Senza Nenè, costretto ai box per un bel pò di mesi, il colombiano si sta ritagliando parecchio spazio nel suo Cagliari.
Nato il 19 maggio 1990 in Colombia a Santiago di Cali, città che storicamente fu fondata da Sebastián de Belalcázar, lungotenente di Francisco Pizarro, uno dei "conquistadores" più famosi del 1500, a sua volta fondatore della città di Lima, l'attuale capitale del Peru, Segundo Víctor Ibarbo Guerrero, questo il suo nome completo è cresciuto con l'aspirazione di poter diventare il nuovo Asprilla.
Eh si, perchè il mitico Faustino, che ha calcato i campi di calcio di tutto il mondo dal 1988 al 1994, è considerato un idolo nella propria nazione, e non è un caso che, dopo il periodo delle giovanili con il Club La Cantera, Ibarbo è stato acquistato dall'Atletico National, la squadra calcistica della città di Medellín, squadra dove Asprilla è sbocciato come giocatore, e dove ha segnato 35 reti nelle quasi 80 partite giocate, prima di approdare in Europa; team tra l'altro dove è tornato negli ultimi periodi della sua carriera, senza però entusiasmare.

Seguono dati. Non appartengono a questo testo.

## config.mk

```make
export PLATFORM = sky130hd
export DESIGN_NAME = mux16_rr_sched
export DESIGN_NICKNAME = d
export VERILOG_FILES = /design/src/rtl/mux16_sched_pkg.sv /design/src/rtl/mux16to1.sv /design/src/rtl/mux16_rr_sched.sv
export SDC_FILE = /design/constraint.sdc
export NUM_CORES = 1
export LEC_CHECK = 0
export BUFFER_PORTS_ARGS = -buffer_cell sky130_fd_sc_hd__clkbuf_2
export CAP_MARGIN = 20
export CELL_PAD_IN_SITES_DETAIL_PLACEMENT = 1
export CELL_PAD_IN_SITES_GLOBAL_PLACEMENT = 1
export CORE_MARGIN = 2
export CORE_UTILIZATION = 30
export CTS_CLUSTER_SIZE = 8
export DETAILED_ROUTE_END_ITERATION = 12
export PLACE_DENSITY = 0.64
export SETUP_SLACK_MARGIN = 0.2
export SYNTH_ARGS = -nofsm -noshare
export SYNTH_HDL_FRONTEND = slang
export SYNTH_SLANG_ARGS = --single-unit
```

## constraint.sdc

```tcl
create_clock -name clk -period 5 [get_ports clk]
set_input_delay 0.5 -clock clk [delete_from_list [all_inputs] [get_ports clk]]
set_output_delay 0.5 -clock clk [all_outputs]
set_load 0.03 [all_outputs]
```

## src/rtl/mux16_sched_pkg.sv

```systemverilog
// Shared types and the round-robin search for the 16:1 mux scheduler.
// Latency: n/a (package). Backpressure: n/a.
// The search is purely combinational; callers register its result.
package mux16_sched_pkg;

    localparam int NREQ  = 16;
    localparam int SEL_W = 4;

    typedef enum logic {
        IDLE  = 1'b0,
        GRANT = 1'b1
    } state_t;

    typedef struct packed {
        logic             found;
        logic [SEL_W-1:0] idx;
    } rr_pick_t;

    // First set bit at or above ptr, wrapping 15->0. Scanning from the far end
    // lets the nearest match overwrite earlier ones without an early exit.
    function automatic rr_pick_t rr_find(input logic [NREQ-1:0]  req,
                                         input logic [SEL_W-1:0] ptr);
        rr_pick_t         pick;
        logic [SEL_W-1:0] j;
        pick = '0;
        for (int k = NREQ - 1; k >= 0; k--) begin
            j = ptr + SEL_W'(k);
            if (req[j]) begin
                pick.found = 1'b1;
                pick.idx   = j;
            end
        end
        return pick;
    endfunction

endpackage

```

## src/rtl/mux16to1.sv

```systemverilog
// Plain 16:1 single-bit multiplexer.
// Latency: combinational. Backpressure: none.
// Select is expected to come straight from a register.
module mux16to1 (
    input  logic [15:0] in,
    input  logic [3:0]  sel,
    output logic        out
);

    assign out = in[sel];

endmodule

```

## src/rtl/mux16_rr_sched.sv

```systemverilog
// Round-robin scheduler sharing one 16:1 bit mux; winner holds up to HOLD_MAX beats.
// Latency: grant one cycle after req seen in IDLE; out_bit combinational from data_in.
// Backpressure: out_valid holds with all state frozen until out_ready; one IDLE bubble per release.
module mux16_rr_sched
    import mux16_sched_pkg::*;
#(
    parameter int HOLD_MAX = 4
) (
    input  logic             clk,
    input  logic             rst_n,
    input  logic [NREQ-1:0]  req,
    input  logic [NREQ-1:0]  data_in,
    input  logic             out_ready,
    output logic             out_valid,
    output logic             out_bit,
    output logic [NREQ-1:0]  grant,
    output logic [SEL_W-1:0] sel,
    output logic [SEL_W-1:0] beat_cnt
);

    localparam logic [SEL_W-1:0] LAST_BEAT = SEL_W'(HOLD_MAX - 1);

    state_t           state_q, state_d;
    logic [SEL_W-1:0] ptr_q, ptr_d;
    logic [SEL_W-1:0] sel_q, sel_d;
    logic [NREQ-1:0]  grant_q, grant_d;
    logic [SEL_W-1:0] beat_q, beat_d;
    rr_pick_t         pick;

    always_comb begin
        state_d = state_q;
        ptr_d   = ptr_q;
        sel_d   = sel_q;
        grant_d = grant_q;
        beat_d  = beat_q;
        pick    = rr_find(req, ptr_q);
        case (state_q)
            IDLE: begin
                if (pick.found) begin
                    sel_d            = pick.idx;
                    grant_d          = '0;
                    grant_d[pick.idx] = 1'b1;
                    beat_d           = '0;
                    state_d          = GRANT;
                end
            end
            GRANT: begin
                // req is only looked at on a transfer, so a stalled beat always completes
                if (out_ready) begin
                    if (!req[sel_q] || beat_q == LAST_BEAT) begin
                        ptr_d   = sel_q + SEL_W'(1);
                        grant_d = '0;
                        beat_d  = '0;
                        state_d = IDLE;
                    end else begin
                        beat_d  = beat_q + SEL_W'(1);
                    end
                end
            end
            default: state_d = IDLE;
        endcase
    end

    always_ff @(posedge clk or negedge rst_n) begin
        if (!rst_n) begin
            state_q <= IDLE;
            ptr_q   <= '0;
            sel_q   <= '0;
            grant_q <= '0;
            beat_q  <= '0;
        end else begin
            state_q <= state_d;
            ptr_q   <= ptr_d;
            sel_q   <= sel_d;
            grant_q <= grant_d;
            beat_q  <= beat_d;
        end
    end

    assign out_valid = (state_q == GRANT);
    assign grant     = grant_q;
    assign sel       = sel_q;
    assign beat_cnt  = beat_q;

    mux16to1 u_mux (
        .in  (data_in),
        .sel (sel_q),
        .out (out_bit)
    );

endmodule

```

=== Yosys cells after proc, flatten, opt, wreduce, memory -nomap -nowiden ===
Index checks and enable logic that the tools add are counted.

* Register bits after elaboration: 29
* Input bits: 35

* $add $sub $neg: 17
* Magnitude comparators: 19
* Equality and inequality tests: 4
* Mux-type cells: 66
* Bitwise operators: 1
* Reduce and logical (&&, ||, !) cells: 7

{| class="wikitable"
|+ Operators with widths
! cell !! count
|-
| 4-bit by 5-bit less-than comparator with 1-bit output, second input constant || 18
|-
| 5-bit 2-to-1 mux || 16
|-
| 1-bit binary-select mux with 4-bit select || 18
|-
| 16-bit 2-to-1 mux || 3
|-
| 4-bit adder, second input constant || 8
|-
| 16-bit case mux with 2 select lines || 1
|-
| 1-bit 2-to-1 mux || 22
|-
| 4-bit by 3-bit adder with 4-bit output, second input constant || 4
|-
| 4-bit by 1-bit adder with 4-bit output, second input constant || 3
|-
| 4-bit 2-to-1 mux || 3
|-
| 4-bit by 2-bit adder with 4-bit output, second input constant || 2
|-
| 4-bit case mux with 2 select lines || 1
|-
| 3-bit AND reduction || 2
|-
| 1-bit demux with 4-bit select || 1
|-
| 4-bit by 2-bit == test with 1-bit output, second input constant || 1
|-
| 4-bit by 1-bit >= comparator with 1-bit output, second input constant || 1
|-
| 2-bit != test, second input constant || 2
|-
| 2-bit AND reduction || 2
|-
| 2-bit by 1-bit != test with 1-bit output, second input constant || 1
|-
| 1-bit case mux with 2 select lines || 1
|-
| 1-bit logical AND || 1
|-
| 1-bit logical NOT || 1
|-
| 1-bit logical OR || 1
|-
| 1-bit NOT || 1
|}

=== Depth between registers and ports, before layout ===
* Word-level depth: 25
* Mapped depth: 17
* Depth with buffers taken out: 10

=== Modules after synthesis ===
A second synthesis with hierarchy kept.

* Cell total of the unflattened synthesis: 437
* Area total of the unflattened synthesis: 4275.4 sq um

{| class="wikitable"
|+ By module, submodules not included
! module !! instances !! cells each !! area each (sq um) !! seq. area each (sq um)
|-
| mux16_rr_sched || 1 || 430 || 4140.2 || 725.7
|-
| mux16to1 || 1 || 7 || 135.1 || 0.0
|}

=== Worst setup path after synthesis ===
No wires, ideal clock.

* Path type: reg-to-reg
* From: register ptr_q[1]
* To: register grant_q[10], in the netlist grant[10]
* Arrival: 4.134 ns
* Data required time: 4.896 ns
* Setup slack: 0.762 ns
* Stages on the path, launching flop included: 16
* Path buffers: 5
* Path through: dfrtp_1 buf_2 buf_6 buf_2 clkinv_1 ha_1 buf_2 mux4_2 mux2_2 mux2_2 nor3_1 nor3b_2 o211ai_1 and2_1 buf_2 o41ai_2

* Word-level cells in the longest chain between the ends: 25
* Elaborated cells on any way between the ends: 72
* Classes of those cells: add/sub: 15; order compare: 2; eq/ne: 1; mux: 52; reduce/logical: 2

{| class="wikitable"
|+ RTL lines
! element !! RTL line !! RTL
|-
| start: declaration || mux16_rr_sched.sv:24 || <nowiki>logic [SEL_W-1:0] ptr_q, ptr_d;</nowiki>
|-
| start signal: assignment || mux16_rr_sched.sv:73 || <nowiki>ptr_q <= ptr_d;</nowiki>
|-
| 4-bit adder || mux16_sched_pkg.sv:27 || <nowiki>j = ptr + SEL_W'(k);</nowiki>
|-
| 1-bit binary-select mux with 4-bit select || mux16_sched_pkg.sv:28 || <nowiki>if (req[j]) begin</nowiki>
|-
| 1-bit 2-to-1 mux (not written as such) || mux16_sched_pkg.sv:28 ||
|-
| 5-bit 2-to-1 mux (15 in a row) || mux16_sched_pkg.sv:28 ||
|-
| 5-bit 2-to-1 mux (*) || mux16_sched_pkg.sv:28 ||
|-
| 4-bit by 5-bit less-than comparator with 1-bit output (not written as such) or 4-bit by 1-bit >= comparator with 1-bit output (tied branches) || mux16_rr_sched.sv:42 || <nowiki>grant_d[pick.idx] = 1'b1;</nowiki>
|-
| 1-bit logical AND (not written as such) || mux16_rr_sched.sv:42 ||
|-
| 1-bit 2-to-1 mux (not written as such) || mux16_rr_sched.sv:42 ||
|-
| 1-bit demux with 4-bit select || mux16_rr_sched.sv:42 ||
|-
| 16-bit 2-to-1 mux || mux16_rr_sched.sv:39 || <nowiki>if (pick.found) begin</nowiki>
|-
| 16-bit case mux with 2 select lines || mux16_rr_sched.sv:37 || <nowiki>case (state_q)</nowiki>
|-
| end signal: assignment || mux16_rr_sched.sv:75 || <nowiki>grant_q <= grant_d;</nowiki>
|-
| end: declaration || mux16_rr_sched.sv:26 || <nowiki>logic [NREQ-1:0] grant_q, grant_d;</nowiki>
|}

Mark *: on every way between the ends. The rest lies on a longest branch, timed or not. The select of a mux whose other input is x is not followed.
A chain may end at the register's enable or synchronous reset.

=== Worst setup path in the final report ===
* From: register ptr_q[3]
* To: register grant_q[3], in the netlist grant[3]

The elaborated chain is that of the path after synthesis.

==> flow_metrics.tcl <==
set metrics [dict create \
    status "completed" \
    rsz0062_at_grt "false" \
    drt_iter0_drc 245 \
    via_density_per_instance 6.12 \
    tritoncts_buffers 5 \
    drcViolationCount 0 \
    ys_types 68 \
    synth_ff_type "dfrtp_1" \
    dpl_hpwl_um 10100 \
    report.final.slew_viol_count 0 \
    route.met2.wl_um 6260 \
    period_needed_ns 4.36 \
    track_usage_pct 19.3 \
    max_cap_violations 0 \
    fmax_ghz 0.229 \
    num-nets-final 477 \
    critical_path.max_fanout 21 \
    synth_seq_cells 29 \
    detailedPlace.worstSlack_ns 0.657 \
    synth_area_leaders "mux4_2 25%, dfrtp_1 18%, mux2i_1 5.1%" \
    initial_utilization_pct 31.0 \
    design.portCount 61 \
    syn_avg_cell_area_um2 10.2 \
    routed.top_layer "met4" \
    syn_to_final_growth_pct 14.9 \
    worstSetupPathType "register to register" \
    synth.top_cells.by_count "44 x nand2_1, 43 x mux4_2, 29 x dfrtp_1" \
    cts_tree "done" \
    hold_violations 0 \
    slew_headroom_pct 41.6 \
    wl_met1_um 5830 \
    cts.hold.buffers_added 0 \
    setup_viol_count_final 0 \
    fp.dieArea_um2 14100 \
    dr_wl_met3_um 906 \
    crit_path_dat_ns 4.52 \
    timing.setup.tns_ns 0 \
    final_antenna_violating_net_count 0 \
    drt-total-wl_um 13300 \
    insertion_delay_ns 0.28 \
    final.setup_skew_ns 0.00830 \
    worst_pin_slew_ns 0.876 \
    synthMostInstantiatedCell "nand2_1" \
    yosys.area.top_type "mux4_2" \
    post_synthesis_instance_total 386 \
    clk_pin_slew_ns 0.05 \
    yosysSeqAreaShare_pct 18.4 \
    first_drt_pass_iteration_count 4 \
    core-area_um2 12700 \
    route.detailed.wl_per_inst_um 22.0 \
    synthArstFlopShare_pct 100 \
    final.period_utilization_pct 87.3 \
    rows 41 \
    via_count 3708 \
    pin_count_of_the_biggest_net_entering_global_routing 30 \
    cp.required_ns 5.16 \
    synthesis.nets 430 \
    cts.htree.levels 2 \
    critical_path.startpoint_type "register" \
    gp_congestion 0.908 \
    post-cts-setup-buffer-count 0 \
    synth_top_cell_area_share_pct 24.6 \
    die_y_um 119 \
    min-delay-path-class "input port to async pin" \
    numPortBuffers 60 \
    post_route_cells_drive_above_1_share_pct 35.0 \
    number_of_enable_flip_flop_cells_after_synthesis 0 \
    global_route.overflow_total 0 \
    synth_area_um2 3940 \
    n_antenna_cell 0 \
    synth.yosys.warnings 0 \
    numClockSinks 29 \
    vias_in_the_first_global_route 3757 \
    die_w_um 119 \
    worst_slack_ns 0.637 \
    worst_setup_path_end_kind "register" \
    clockBufferDepth 2 \
    cts_repair_resize_count 0 \
    timing.hold.ws_ns 0.270 \
    global_route_wire_length_before_repair_um 21400 \
    ctsRootBufferMaster "clkbuf_16" \
    antenna_found_initial 0 \
]
[cells in the final DEF (no fill, tap or decap), types with 3 or more instances in the layout]
cell       synthesis  layout
a21oi_1           17      17
a221oi_1           3       3
a22oi_1            3       3
a31oi_1            3       3
and2_1             3       3
and3_1             4       4
buf_4              1       6
clkbuf_16          0       5
clkbuf_2           0      60
clkinv_1           4       4
dfrtp_1           29      29
ha_1               9       9
inv_1              9       9
mux2_2            12      12
mux2i_1           20      20
mux4_2            43      43
nand2_1           44      44
nand2b_1           5       5
nand3_1           10      10
nand4_1            3       3
nor2_1            20      20
nor2b_1            4       4
nor3_1             4       4
o2111ai_1          3       3
o211ai_1           4       4
o21ai_0           22      22
o22ai_1            4       4
o31ai_1            5       5
o41ai_1            5       5
o41ai_2            8       8
xnor2_1            9       9
xor2_1             4       4
[layer usage]
metal  vias up  GRT usage, %
li1       1635             -
met1      1876          26.8
met2       172          31.1
met3        25          3.33
met4         0          5.06
met5         -             0
[sequential cells by signal (all words and copies together) (netlist names)]
name and flops:
sel 4, ptr_q 4, out_valid 1, grant 16
beat_cnt 4
[worst max-delay path: stages (launching register included)]
cell	delay, ns
dfrtp_1	0.91
clkinv_1	0.56
xnor2_1	0.52
mux4_2	0.68
nor3_1	0.32
nor3b_2	0.31
o211ai_1	0.20
and2_1	0.33
o41ai_1	0.40
[area by class of cell]
class / count / area [um2]
Fill cell: 1494 / 8200
Multi-Input combinational cell: 317 / 3020
Sequential cell: 29 / 726
Timing Repair Buffer: 66 / 345
Tap cell: 172 / 215
Clock buffer: 7 / 143
Inverter: 14 / 52.6
Clock inverter: 1 / 30.0
[cell families after synthesis]
family | share of synthesized area, %
AOI/OAI and AO/OA | 21.9
xor gates and xnor gates | 3.30
adders and majority gates | 2.86
buffers and inverters | 5.02
DFF | 18.4
muxes | 36.3
and+or+nand+nor | 12.2
[stage by stage]
step	instance area (um2)	cells	util, %
floorplan	3940	386	-
global placement	4350	598	34.2
detailed placement	4350	598	34.2
CTS	4530	606	35.6
global route	4530	606	35.6
finish	4530	606	35.6
[path summary, 6_finish.rpt]
check,start,to,slack [ns],cells after the start
worst max-delay path,ptr_q[3],grant[3],0.64,8
worst min-delay path,rst_n,grant[8],0.27,1
worst max register to register,ptr_q[3],grant[3],0.64,8
worst min register to register,grant[4],grant[4],0.48,2
max in group asynchronous,rst_n,grant[12],4.27,1
min in group clk,grant[4],grant[4],0.48,2
Power is not shown: default switching activity piles up to over one toggle a cycle in this logic, so the estimate is an artifact.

Dicevamo, il giovane Ibarbo è approdato appena raggiunta la maggiore età all'Atletico National di Medallion, dove ha fatto il suo esordio nel calcio professionistico e dove ha giocato fino alla scorsa stagione conquistando anche il titolo del Torneo di Apertura 2011; alla fine la sua esperienza nella nazione natia è stata di 97 match ufficiali e 6 reti segnate, non molte a dir la verità per un attaccante, ma abbastanza per un gocatore velocissimo e "polivalente", dato che riesce ad essere a suo agio sia a centrocampo, nella posizione di ala, che come terminale offensivo. Non è un caso, infatti che il colombiano sia attualmente considerato un centrocampista dalle maggiori redazioni fantacalcistiche, e questo è sicuramente un punto a suo favore, non bastasse il suo 6.56 di fantamedia voto secondo la redazione di Napoli (6.5 secondo Milano e Roma). Ancora pochi gol (uno solo a dir la verità, nell'ultima giornata di Campionato giocata) ma tanta voglia di far vedere il suo talento.
Dopo Muriel, un altro colombiano da tener d'occhio, se non per il presente, perlomeno per il prossimo futuro.